Leadership rallies resources to achieve objectives. Those who exhibit integrity-centered leadership leverage talent with decision-making courage and tenacious follow-through. They affect organizational productivity. Leaders listen, process and evaluate data, take action, and then solicit feedback to refine future efforts. Leaders continuously improve. Leaders adhere to culture, commitments, promises and rules. They are honest and reasonable not because of any external force, but rather because of their own internal drive to sustain organizational values.

Character is the ability to carry out the resolution long after the initial burst of enthusiasm is gone. Character shows when decisions are implemented. Character is demonstrated by how one facilitates discussions, takes decisions, administers directions and implements diagnostics. Character is the sum total of behaviors and is most completely demonstrated when individuals perform under pressure. Graciousness is almost always part of effective leadership character. Leaders with character drive organizational culture in all actions.

Input informs Discussions
Vision, the destination of an enterprise, is achieved when leaders encourage input through discussions. Leaders weigh efficiency and effectiveness on the scale of openness, honesty, trust, care and vulnerability. Leaders listen.

Mission drives Decisions
With input shaping discussions, leaders measure decisions alongside the mission of the organization. Staying focused often has more to do with success than either genius or exhaustive research. Leaders recognize the costs and consequences of decisions. They measure progress against mission-critical achievements. Leaders seek a proper balance between self-interest and social responsibility. Leaders decide.

Strategy prioritizes Directives
Leaders know that strategy energizes directives. Guiding associates effectively necessitates constancy and consistency with reference to planning the work and working the plan. Casual abdication of principles in rough weather breeds contempt among followers and glee from competitors. Setting priorities based upon a substantive strategy reassures the workforce and compounds the efforts that underpin success. Leaders are steady.

Tactics require Diagnostics
Tactics bring organizations closest to the customer. Relentless measurements, continuously seeking improvement, enhance successful performance. Diagnostics monitor transactions and assist with customer service and product refinements. Leaders pursue perfection.

Integrity is the Keystone
Integrity is congruence between what you say and what you do, as well as what you say about what you did. Integrity is the keystone of leadership. The keystone holds the enterprise together at its most critical junction, where ideas, products and services meet the customer. The keystone enables the arch to fulfill its supportive mission. Integrity enables an organization to achieve its mission. Integrity is the strength, unity, clarity and purpose that upholds and sustains all of the activities of the enterprise. Integrity provides this stabilizing dimension by never, ever, compromising. Integrity recognizes risks and assumes responsibility. It drives the realization of vision toward the enterprise's destination. Leaders exude integrity.

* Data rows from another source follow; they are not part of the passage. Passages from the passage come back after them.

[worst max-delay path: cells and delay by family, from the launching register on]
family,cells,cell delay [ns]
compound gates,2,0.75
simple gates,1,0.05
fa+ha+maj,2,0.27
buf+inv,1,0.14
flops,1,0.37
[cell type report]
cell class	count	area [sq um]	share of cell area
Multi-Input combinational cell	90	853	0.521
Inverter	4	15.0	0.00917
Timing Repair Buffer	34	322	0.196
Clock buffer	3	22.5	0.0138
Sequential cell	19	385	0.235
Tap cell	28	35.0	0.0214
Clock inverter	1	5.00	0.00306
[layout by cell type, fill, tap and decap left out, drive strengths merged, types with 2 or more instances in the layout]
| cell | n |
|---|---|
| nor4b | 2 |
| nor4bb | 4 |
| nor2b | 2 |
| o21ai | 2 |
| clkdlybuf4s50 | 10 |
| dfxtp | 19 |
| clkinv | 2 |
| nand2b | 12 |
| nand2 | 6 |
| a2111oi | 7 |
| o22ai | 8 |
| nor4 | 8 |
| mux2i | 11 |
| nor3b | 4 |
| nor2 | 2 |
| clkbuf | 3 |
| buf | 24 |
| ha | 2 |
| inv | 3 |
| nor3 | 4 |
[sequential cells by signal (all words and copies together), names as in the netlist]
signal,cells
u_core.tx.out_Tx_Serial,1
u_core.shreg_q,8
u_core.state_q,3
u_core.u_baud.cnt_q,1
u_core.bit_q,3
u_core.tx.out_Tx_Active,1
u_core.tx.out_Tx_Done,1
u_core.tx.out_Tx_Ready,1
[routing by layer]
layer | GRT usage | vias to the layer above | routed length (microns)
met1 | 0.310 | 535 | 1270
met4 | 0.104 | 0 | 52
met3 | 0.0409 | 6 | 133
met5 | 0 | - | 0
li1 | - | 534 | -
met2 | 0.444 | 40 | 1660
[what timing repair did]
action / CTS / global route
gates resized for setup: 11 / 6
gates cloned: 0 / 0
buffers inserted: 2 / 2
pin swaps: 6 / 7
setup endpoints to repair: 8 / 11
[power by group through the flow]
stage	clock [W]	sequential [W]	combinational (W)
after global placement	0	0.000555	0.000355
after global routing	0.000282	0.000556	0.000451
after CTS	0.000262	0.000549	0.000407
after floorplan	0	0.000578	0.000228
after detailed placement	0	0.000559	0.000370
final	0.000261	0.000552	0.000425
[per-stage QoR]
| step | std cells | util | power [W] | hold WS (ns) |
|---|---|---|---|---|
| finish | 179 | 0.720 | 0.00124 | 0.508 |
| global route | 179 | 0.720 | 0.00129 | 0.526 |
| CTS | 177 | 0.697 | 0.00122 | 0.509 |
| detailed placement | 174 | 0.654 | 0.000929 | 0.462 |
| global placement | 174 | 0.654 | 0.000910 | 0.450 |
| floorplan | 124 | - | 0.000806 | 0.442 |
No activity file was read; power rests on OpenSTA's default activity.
**config.mk**
```make
export PLATFORM = sky130hd
export DESIGN_NAME = btb_ctrl
export DESIGN_NICKNAME = d
export VERILOG_FILES = /design/src/rtl/btb_ctrl.sv
export SDC_FILE = /design/constraint.sdc
export NUM_CORES = 2
export LEC_CHECK = 0
export ABC_AREA = 1
export CELL_PAD_IN_SITES_DETAIL_PLACEMENT = 1
export CELL_PAD_IN_SITES_GLOBAL_PLACEMENT = 1
export CORE_ASPECT_RATIO = 0.6
export CORE_UTILIZATION = 48
export CTS_CLUSTER_DIAMETER = 40
export DETAILED_ROUTE_END_ITERATION = 16
export GPL_TIMING_DRIVEN = 0
export MAX_ROUTING_LAYER = met4
export PLACE_DENSITY_LB_ADDON = 0.1
export RECOVER_POWER = 100
export SLEW_MARGIN = 20
export SYNTH_ARGS = -nofsm -noshare
export SYNTH_HDL_FRONTEND = slang
export SYNTH_SLANG_ARGS = --single-unit
```
**constraint.sdc**
```tcl
create_clock -name clk -period 10.2 [get_ports clk]
set_clock_uncertainty 0.1 [all_clocks]
set_input_delay 1.02 -clock clk [delete_from_list [all_inputs] [get_ports clk]]
set_output_delay 1.02 -clock clk [all_outputs]
set_load 0.01 [all_outputs]
```
**src/rtl/btb_ctrl.sv**
```systemverilog
// Request controller and true-LRU replacement engine for a small fully associative BTB.
// Arbitrates IF lookups against EX updates and owns the valid, tag, target and age state.
module btb_ctrl #(
    parameter int unsigned DATA_WIDTH = 32,
    parameter int unsigned LINE_NUM   = 8,
    parameter int unsigned LINE_SIZE  = 3
) (
    input  logic                  clk,
    input  logic                  rst,
    input  logic                  lookup_valid,
    input  logic [DATA_WIDTH-1:0] lookup_pc,
    output logic                  lookup_ready,
    output logic                  lookup_resp_valid,
    output logic                  lookup_hit,
    output logic [DATA_WIDTH-1:0] lookup_target,
    output logic [LINE_SIZE-1:0]  lookup_line,
    input  logic                  update_valid,
    input  logic [DATA_WIDTH-1:0] update_pc,
    input  logic [DATA_WIDTH-1:0] update_target,
    output logic                  update_ready,
    output logic                  update_done,
    output logic [LINE_SIZE-1:0]  update_line
);

    typedef enum logic [1:0] {StIdle, StLookup, StUpdSearch, StUpdWrite} state_e;

    localparam logic GrantLookup = 1'b0;
    localparam logic GrantUpdate = 1'b1;

    state_e                state_q, state_d;
    logic                  last_grant_q, last_grant_d;
    logic [DATA_WIDTH-1:0] req_pc_q, req_pc_d;
    logic [DATA_WIDTH-1:0] req_target_q, req_target_d;
    logic [LINE_NUM-1:0]   valid_q, valid_d;
    logic [DATA_WIDTH-1:0] tag_q [LINE_NUM];
    logic [DATA_WIDTH-1:0] tag_d [LINE_NUM];
    logic [DATA_WIDTH-1:0] tgt_q [LINE_NUM];
    logic [DATA_WIDTH-1:0] tgt_d [LINE_NUM];
    logic [LINE_SIZE-1:0]  age_q [LINE_NUM];
    logic [LINE_SIZE-1:0]  age_d [LINE_NUM];
    logic [LINE_SIZE-1:0]  sel_line_q, sel_line_d;
    logic                  resp_valid_q, resp_valid_d;
    logic                  hit_q, hit_d;
    logic [DATA_WIDTH-1:0] resp_target_q, resp_target_d;
    logic [LINE_SIZE-1:0]  resp_line_q, resp_line_d;
    logic                  done_q, done_d;
    logic [LINE_SIZE-1:0]  upd_line_q, upd_line_d;

    logic                  match_any;
    logic [LINE_SIZE-1:0]  match_line;
    logic                  free_any;
    logic [LINE_SIZE-1:0]  free_line;
    logic [LINE_SIZE-1:0]  lru_line;
    logic                  touch_en;
    logic [LINE_SIZE-1:0]  touch_line;

    assign lookup_ready = !rst && (state_q == StIdle) &&
                          !(update_valid && (last_grant_q == GrantLookup));
    assign update_ready = !rst && (state_q == StIdle) &&
                          !(lookup_valid && (last_grant_q == GrantUpdate));

    assign lookup_resp_valid = resp_valid_q;
    assign lookup_hit        = hit_q;
    assign lookup_target     = resp_target_q;
    assign lookup_line       = resp_line_q;
    assign update_done       = done_q;
    assign update_line       = upd_line_q;

    // Tag match, lowest free line and LRU line, all against the latched request PC.
    always_comb begin
        match_any  = 1'b0;
        match_line = '0;
        free_any   = 1'b0;
        free_line  = '0;
        lru_line   = '0;
        for (int i = 0; i < LINE_NUM; i++) begin
            if (valid_q[i] && (tag_q[i] == req_pc_q)) begin
                match_any  = 1'b1;
                match_line = LINE_SIZE'(i);
            end
            if (age_q[i] == LINE_SIZE'(LINE_NUM - 1)) begin
                lru_line = LINE_SIZE'(i);
            end
        end
        for (int i = LINE_NUM - 1; i >= 0; i--) begin
            if (!valid_q[i]) begin
                free_any  = 1'b1;
                free_line = LINE_SIZE'(i);
            end
        end
    end

    always_comb begin
        state_d       = state_q;
        last_grant_d  = last_grant_q;
        req_pc_d      = req_pc_q;
        req_target_d  = req_target_q;
        valid_d       = valid_q;
        tag_d         = tag_q;
        tgt_d         = tgt_q;
        sel_line_d    = sel_line_q;
        resp_valid_d  = 1'b0;
        hit_d         = hit_q;
        resp_target_d = resp_target_q;
        resp_line_d   = resp_line_q;
        done_d        = 1'b0;
        upd_line_d    = upd_line_q;
        touch_en      = 1'b0;
        touch_line    = '0;
        case (state_q)
            StIdle: begin
                if (lookup_valid && lookup_ready) begin
                    state_d      = StLookup;
                    req_pc_d     = lookup_pc;
                    last_grant_d = GrantLookup;
                end else if (update_valid && update_ready) begin
                    state_d      = StUpdSearch;
                    req_pc_d     = update_pc;
                    req_target_d = update_target;
                    last_grant_d = GrantUpdate;
                end
            end
            StLookup: begin
                resp_valid_d  = 1'b1;
                hit_d         = match_any;
                resp_target_d = match_any ? tgt_q[match_line] : '0;
                resp_line_d   = match_any ? match_line : '0;
                touch_en      = match_any;
                touch_line    = match_line;
                state_d       = StIdle;
            end
            StUpdSearch: begin
                // Existing entry first, then the lowest free line, then the LRU victim.
                if (match_any) begin
                    sel_line_d = match_line;
                end else if (free_any) begin
                    sel_line_d = free_line;
                end else begin
                    sel_line_d = lru_line;
                end
                state_d = StUpdWrite;
            end
            StUpdWrite: begin
                valid_d[sel_line_q] = 1'b1;
                tag_d[sel_line_q]   = req_pc_q;
                tgt_d[sel_line_q]   = req_target_q;
                touch_en            = 1'b1;
                touch_line          = sel_line_q;
                done_d              = 1'b1;
                upd_line_d          = sel_line_q;
                state_d             = StIdle;
            end
            default: state_d = StIdle;
        endcase
    end

    // Touch keeps the ages a permutation: younger lines shift back by one, touched line to 0.
    always_comb begin
        for (int i = 0; i < LINE_NUM; i++) begin
            age_d[i] = age_q[i];
            if (touch_en) begin
                if (LINE_SIZE'(i) == touch_line) begin
                    age_d[i] = '0;
                end else if (age_q[i] < age_q[touch_line]) begin
                    age_d[i] = age_q[i] + LINE_SIZE'(1);
                end
            end
        end
    end

    always_ff @(posedge clk) begin
        if (rst) begin
            state_q       <= StIdle;
            last_grant_q  <= GrantUpdate;
            req_pc_q      <= '0;
            req_target_q  <= '0;
            valid_q       <= '0;
            sel_line_q    <= '0;
            resp_valid_q  <= 1'b0;
            hit_q         <= 1'b0;
            resp_target_q <= '0;
            resp_line_q   <= '0;
            done_q        <= 1'b0;
            upd_line_q    <= '0;
            for (int i = 0; i < LINE_NUM; i++) begin
                tag_q[i] <= '0;
                tgt_q[i] <= '0;
                age_q[i] <= LINE_SIZE'(i);
            end
        end else begin
            state_q       <= state_d;
            last_grant_q  <= last_grant_d;
            req_pc_q      <= req_pc_d;
            req_target_q  <= req_target_d;
            valid_q       <= valid_d;
            sel_line_q    <= sel_line_d;
            resp_valid_q  <= resp_valid_d;
            hit_q         <= hit_d;
            resp_target_q <= resp_target_d;
            resp_line_q   <= resp_line_d;
            done_q        <= done_d;
            upd_line_q    <= upd_line_d;
            for (int i = 0; i < LINE_NUM; i++) begin
                tag_q[i] <= tag_d[i];
                tgt_q[i] <= tgt_d[i];
                age_q[i] <= age_d[i];
            end
        end
    end

endmodule

```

Eight Attributes of an Integrity-Centered Company
by James F. Bracher, architect for the renewal of integrity-centered leadership

1. CHARACTER: consistency between word and deed.
Do the leaders of your organization exhibit congruence between what they say and what they do, as well as what they say about what they did? Do leaders exhibit the right behavior?

2. HONESTY: truthful communication.
Do you have confidence that your leaders would never engage in or sanction misrepresentation?

3. OPENNESS: operational transparency.
Is appropriate information about your organization readily available?

4. AUTHORITY: employee encouragement.
Are you able to correct a customer problem? Do you have confidence that your actions will be supported?

5. PARTNERSHIP: honor obligations.
Does your organization pride itself on timely fulfillment of all commitments?

6. PERFORMANCE: accountability throughout the organization.
When individuals, including senior executives, under-perform repeatedly, are they given due process and then, if necessary, replaced?

7. CHARITY: generous community stewardship.
Does your organization reach out to those in need?

8. GRACIOUSNESS: respect and discipline.
Does your organization demonstrate care and concern for all stakeholders?

Vision identifies Destination
Vision is where one is going. Vision draws us to our destination individually and organizationally. Integrity secures the arch along our pathway to increased productivity.